* THE INPUT:
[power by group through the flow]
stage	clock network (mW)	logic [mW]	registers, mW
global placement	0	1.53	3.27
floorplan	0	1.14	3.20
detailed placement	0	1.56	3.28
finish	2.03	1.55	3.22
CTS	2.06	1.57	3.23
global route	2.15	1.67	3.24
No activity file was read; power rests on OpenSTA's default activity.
--- config.mk ---
export PLATFORM = sky130hd
export DESIGN_NAME = touch_point_report_parser_top
export DESIGN_NICKNAME = d
export VERILOG_FILES = /design/src/rtl/tpr_pkg.sv /design/src/rtl/touch_point_report_parser_top.sv
export VERILOG_INCLUDE_DIRS = /design/src /design/src/rtl
export SDC_FILE = /design/constraint.sdc
export NUM_CORES = 1
export LEC_CHECK = 0
export ABC_AREA = 1
export BUFFER_PORTS_ARGS = -buffer_cell sky130_fd_sc_hd__buf_2
export CORE_UTILIZATION = 60
export DETAILED_ROUTE_END_ITERATION = 6
export PLACE_DENSITY = 0.82
export SLEW_MARGIN = 20
export SYNTH_ARGS = -nofsm -noshare
export SYNTH_HDL_FRONTEND = slang
export SYNTH_SLANG_ARGS = --single-unit
--- constraint.sdc ---
create_clock -name clk -period 4.4 [get_ports clk]
set_clock_uncertainty 0.2 [all_clocks]
set_input_delay 0.66 -clock clk [delete_from_list [all_inputs] [get_ports clk]]
set_output_delay 0.66 -clock clk [all_outputs]
set_load 0.01 [all_outputs]
--- src/rtl/assert_macros.svh ---
// assertion macros used by the rtl module
`ifndef ASSERT_MACROS_SVH
`define ASSERT_MACROS_SVH

// implication checked at every rising edge outside reset
`define ASSERT_IMPL(label, clk, rst, cond, prop, msg) \
  label: assert property (@(posedge clk) disable iff (rst) (cond) |-> (prop)) \
    else $error(msg);

// property checked at every rising edge outside reset
`define ASSERT_ALWAYS(label, clk, rst, prop, msg) \
  label: assert property (@(posedge clk) disable iff (rst) (prop)) \
    else $error(msg);

`endif

--- src/rtl/tpr_pkg.sv ---
// types, constants and the clamp function of the touch point report parser
package tpr_pkg;

  typedef enum logic [1:0] {
    KIND_POINT     = 2'd0,
    KIND_NOT_READY = 2'd1,
    KIND_BAD_COUNT = 2'd2,
    KIND_EMPTY     = 2'd3
  } kind_t;

  localparam logic [1:0] CFG_SCREEN_WIDTH  = 2'd0;
  localparam logic [1:0] CFG_SCREEN_HEIGHT = 2'd1;
  localparam logic [1:0] CFG_EDGE_MARGIN   = 2'd2;

  localparam logic [11:0] WIDTH_RESET  = 12'd800;
  localparam logic [11:0] HEIGHT_RESET = 12'd480;
  localparam logic [6:0]  MARGIN_RESET = 7'd20;

  localparam int READY_BIT = 7;
  localparam logic [7:0] COUNT_MASK = 8'h0f;

  localparam logic [2:0] POS_TRACK_ID = 3'd0;
  localparam logic [2:0] POS_X_LOW    = 3'd1;
  localparam logic [2:0] POS_X_HIGH   = 3'd2;
  localparam logic [2:0] POS_Y_LOW    = 3'd3;
  localparam logic [2:0] POS_Y_HIGH   = 3'd4;
  localparam logic [2:0] POS_SIZE_LOW = 3'd5;
  localparam logic [2:0] POS_SIZE_HIGH = 3'd6;
  localparam logic [2:0] POS_RESERVED = 3'd7;

  localparam int OUT_DATA_W = 56;

  function automatic logic [11:0] clamp_axis(input logic [15:0] v,
                                             input logic [11:0] extent,
                                             input logic [6:0]  margin);
    logic [11:0] hi;
    logic [15:0] lo_clamped;
    logic [15:0] hi_clamped;
    hi = (extent > {5'd0, margin}) ? extent - {5'd0, margin} : 12'd0;
    lo_clamped = (v < {9'd0, margin}) ? {9'd0, margin} : v;
    hi_clamped = (lo_clamped > {4'd0, hi}) ? {4'd0, hi} : lo_clamped;
    return hi_clamped[11:0];
  endfunction

endpackage

--- src/rtl/touch_point_report_parser_top.sv ---
// touch point report parser: status byte decode, record assembly and clamping
// a result word is registered and is offered on the output in the cycle after the byte that completes it is accepted
// throughput: one byte per cycle, set by the single output register
// input stalls only while a result word waits and the output is not ready
// reset (rst, synchronous) clears parse state and output valid, and loads
// screen 800 x 480 with margin 20
`include "assert_macros.svh"
module touch_point_report_parser_top import tpr_pkg::*; #(
  parameter int MAX_POINTS = 5
) (
  input  logic                  clk,
  input  logic                  rst,
  input  logic                  s_axis_tvalid,
  output logic                  s_axis_tready,
  input  logic [7:0]            s_axis_tdata,   // data_byte
  input  logic                  s_axis_tuser,   // frame_start
  output logic                  m_axis_tvalid,
  input  logic                  m_axis_tready,
  output logic [OUT_DATA_W-1:0] m_axis_tdata,   // track_id, pos_x, pos_y, touch_size, point_index
  output logic [1:0]            m_axis_tuser,   // kind
  output logic                  m_axis_tlast,   // last
  input  logic                  cfg_we,
  input  logic [1:0]            cfg_index,
  input  logic [11:0]           cfg_data
);

  localparam int CNT_W = $clog2(MAX_POINTS + 1);

  logic [11:0] screen_width;
  logic [11:0] screen_height;
  logic [6:0]  edge_margin;

  logic             expecting_points, expecting_points_next;
  logic [CNT_W-1:0] points_expected, points_expected_next;
  logic [CNT_W-1:0] point_counter, point_counter_next;
  logic [2:0]       byte_in_record, byte_in_record_next;
  logic [7:0]       held_track_id, held_track_id_next;
  logic [15:0]      held_x, held_x_next;
  logic [15:0]      held_y, held_y_next;
  logic [7:0]       held_size_low, held_size_low_next;

  logic                  out_valid;
  logic [OUT_DATA_W-1:0] out_data;
  kind_t                 out_kind;
  logic                  out_last;

  logic                  accept;
  logic                  produced;
  logic [OUT_DATA_W-1:0] res_data;
  kind_t                 res_kind;
  logic                  res_last;

  logic [3:0]  count;
  logic [11:0] clamped_x;
  logic [11:0] clamped_y;
  logic        is_last;

  assign s_axis_tready = !out_valid || m_axis_tready;
  assign accept        = s_axis_tvalid && s_axis_tready;
  assign m_axis_tvalid = out_valid;
  assign m_axis_tdata  = out_data;
  assign m_axis_tuser  = out_kind;
  assign m_axis_tlast  = out_last;

  assign count     = s_axis_tdata[3:0] & COUNT_MASK[3:0];
  assign clamped_x = clamp_axis(held_x, screen_width, edge_margin);
  assign clamped_y = clamp_axis(held_y, screen_height, edge_margin);
  assign is_last   = ({1'b0, point_counter} + 1'b1) >= {1'b0, points_expected};

  always_comb begin
    expecting_points_next = expecting_points;
    points_expected_next  = points_expected;
    point_counter_next    = point_counter;
    byte_in_record_next   = byte_in_record;
    held_track_id_next    = held_track_id;
    held_x_next           = held_x;
    held_y_next           = held_y;
    held_size_low_next    = held_size_low;
    produced              = 1'b0;
    res_data              = '0;
    res_kind              = KIND_POINT;
    res_last              = 1'b1;
    if (s_axis_tuser) begin
      expecting_points_next = 1'b0;
      points_expected_next  = '0;
      point_counter_next    = '0;
      byte_in_record_next   = POS_TRACK_ID;
      produced              = 1'b1;
      if (!s_axis_tdata[READY_BIT]) begin
        res_kind = KIND_NOT_READY;
      end else if (int'(count) > MAX_POINTS) begin
        res_kind = KIND_BAD_COUNT;
      end else if (count == 4'd0) begin
        res_kind = KIND_EMPTY;
      end else begin
        produced              = 1'b0;
        expecting_points_next = 1'b1;
        points_expected_next  = CNT_W'(count);
      end
    end else if (expecting_points) begin
      case (byte_in_record)
        POS_TRACK_ID:  held_track_id_next = s_axis_tdata;
        POS_X_LOW:     held_x_next = {held_x[15:8], s_axis_tdata};
        POS_X_HIGH:    held_x_next = {s_axis_tdata, held_x[7:0]};
        POS_Y_LOW:     held_y_next = {held_y[15:8], s_axis_tdata};
        POS_Y_HIGH:    held_y_next = {s_axis_tdata, held_y[7:0]};
        POS_SIZE_LOW:  held_size_low_next = s_axis_tdata;
        POS_SIZE_HIGH: begin
          produced = 1'b1;
          res_kind = KIND_POINT;
          res_last = is_last;
          res_data = {5'd0, 3'(point_counter), s_axis_tdata, held_size_low,
                      clamped_y, clamped_x, held_track_id};
          if (is_last) begin
            expecting_points_next = 1'b0;
          end
        end
        default: ;
      endcase
      if (byte_in_record == POS_RESERVED) begin
        byte_in_record_next = POS_TRACK_ID;
        point_counter_next  = point_counter + 1'b1;
      end else begin
        byte_in_record_next = byte_in_record + 3'd1;
      end
    end
  end

  always_ff @(posedge clk) begin
    if (rst) begin
      screen_width     <= WIDTH_RESET;
      screen_height    <= HEIGHT_RESET;
      edge_margin      <= MARGIN_RESET;
      expecting_points <= 1'b0;
      points_expected  <= '0;
      point_counter    <= '0;
      byte_in_record   <= POS_TRACK_ID;
      held_track_id    <= '0;
      held_x           <= '0;
      held_y           <= '0;
      held_size_low    <= '0;
      out_valid        <= 1'b0;
    end else begin
      if (cfg_we) begin
        unique case (cfg_index)
          CFG_SCREEN_WIDTH:  screen_width  <= cfg_data;
          CFG_SCREEN_HEIGHT: screen_height <= cfg_data;
          CFG_EDGE_MARGIN:   edge_margin   <= cfg_data[6:0];
          default: ;
        endcase
      end
      if (accept) begin
        expecting_points <= expecting_points_next;
        points_expected  <= points_expected_next;
        point_counter    <= point_counter_next;
        byte_in_record   <= byte_in_record_next;
        held_track_id    <= held_track_id_next;
        held_x           <= held_x_next;
        held_y           <= held_y_next;
        held_size_low    <= held_size_low_next;
      end
      if (accept && produced) begin
        out_valid <= 1'b1;
      end else if (m_axis_tready) begin
        out_valid <= 1'b0;
      end
    end
  end

  // result payload, no reset needed
  always_ff @(posedge clk) begin
    if (accept && produced) begin
      out_data <= res_data;
      out_kind <= res_kind;
      out_last <= res_last;
    end
  end

  `ASSERT_IMPL(a_status_word_last, clk, rst,
    m_axis_tvalid && (m_axis_tuser != KIND_POINT), m_axis_tlast,
    "status word without last")
  `ASSERT_IMPL(a_status_word_zero, clk, rst,
    m_axis_tvalid && (m_axis_tuser != KIND_POINT), m_axis_tdata == '0,
    "status word carries point data")
  `ASSERT_IMPL(a_counter_in_range, clk, rst,
    expecting_points, (point_counter < points_expected) && (points_expected != '0),
    "point counter beyond expected count")
  `ASSERT_ALWAYS(a_expected_bound, clk, rst,
    int'(points_expected) <= MAX_POINTS,
    "expected count above maximum")

endmodule
### src/rtl/mrd_pkg.sv
// Shared types, constants and the CRC byte step of the Modbus request deframer.
package mrd_pkg;

  localparam logic [15:0] CRC_INIT       = 16'hFFFF;
  localparam logic [15:0] CRC_POLY       = 16'hA001;
  localparam logic [4:0]  EXT_MARK       = 5'h1F;
  localparam logic [11:0] EXT_BASE       = 12'd248;
  localparam logic [7:0]  FUNC_WR_MULTI  = 8'd16;
  localparam logic [8:0]  LEN_FIXED      = 9'd7;
  localparam logic [8:0]  LEN_WR_MULTI   = 9'd8;
  localparam logic [8:0]  FUNC_OFS_STD   = 9'd1;
  localparam logic [8:0]  FUNC_OFS_EXT   = 9'd2;
  localparam int          STATION_W      = 12;

  typedef enum logic [2:0] {
    ROLE_START,
    ROLE_STN_EXT,
    ROLE_FUNC,
    ROLE_ADDR_HI,
    ROLE_ADDR_LO,
    ROLE_QTY_HI,
    ROLE_QTY_LO,
    ROLE_BODY
  } mrd_role_t;

  typedef struct packed {
    logic [7:0] data;
    mrd_role_t  role;
    logic       frame_end;
    logic       ext;
    logic [8:0] frame_length;
    logic [4:0] frame_index;
  } mrd_token_t;

  typedef struct packed {
    logic        crc_ok;
    logic        station_match;
    logic        extended_format;
    logic [11:0] station;
    logic [7:0]  function_code;
    logic [15:0] start_address;
    logic [15:0] quantity_or_value;
    logic [8:0]  frame_length;
    logic [4:0]  frame_index;
  } mrd_result_t;

  function automatic logic [15:0] crc16_step(input logic [15:0] crc, input logic [7:0] b);
    logic [15:0] c;
    c = crc ^ {8'h00, b};
    for (int k = 0; k < 8; k++) begin
      c = c[0] ? ((c >> 1) ^ CRC_POLY) : (c >> 1);
    end
    return c;
  endfunction

endpackage

### src/rtl/mrd_in_if.sv
// Request channel carrying received packet bytes into the deframer.
interface mrd_in_if;
  logic       valid;
  logic       ready;
  logic [7:0] data_byte;
  logic       last_byte;

  modport source (output valid, output data_byte, output last_byte, input ready);
  modport sink (input valid, input data_byte, input last_byte, output ready);
endinterface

* EXERCISE DETAILS: Lines from the one containing "into the deframer." through the last line of the records, both included, are the only ones to print, each exactly as it is.

* RESULT:
// Request channel carrying received packet bytes into the deframer.
interface mrd_in_if;
  logic       valid;
  logic       ready;
  logic [7:0] data_byte;
  logic       last_byte;

  modport source (output valid, output data_byte, output last_byte, input ready);
  modport sink (input valid, input data_byte, input last_byte, output ready);
endinterface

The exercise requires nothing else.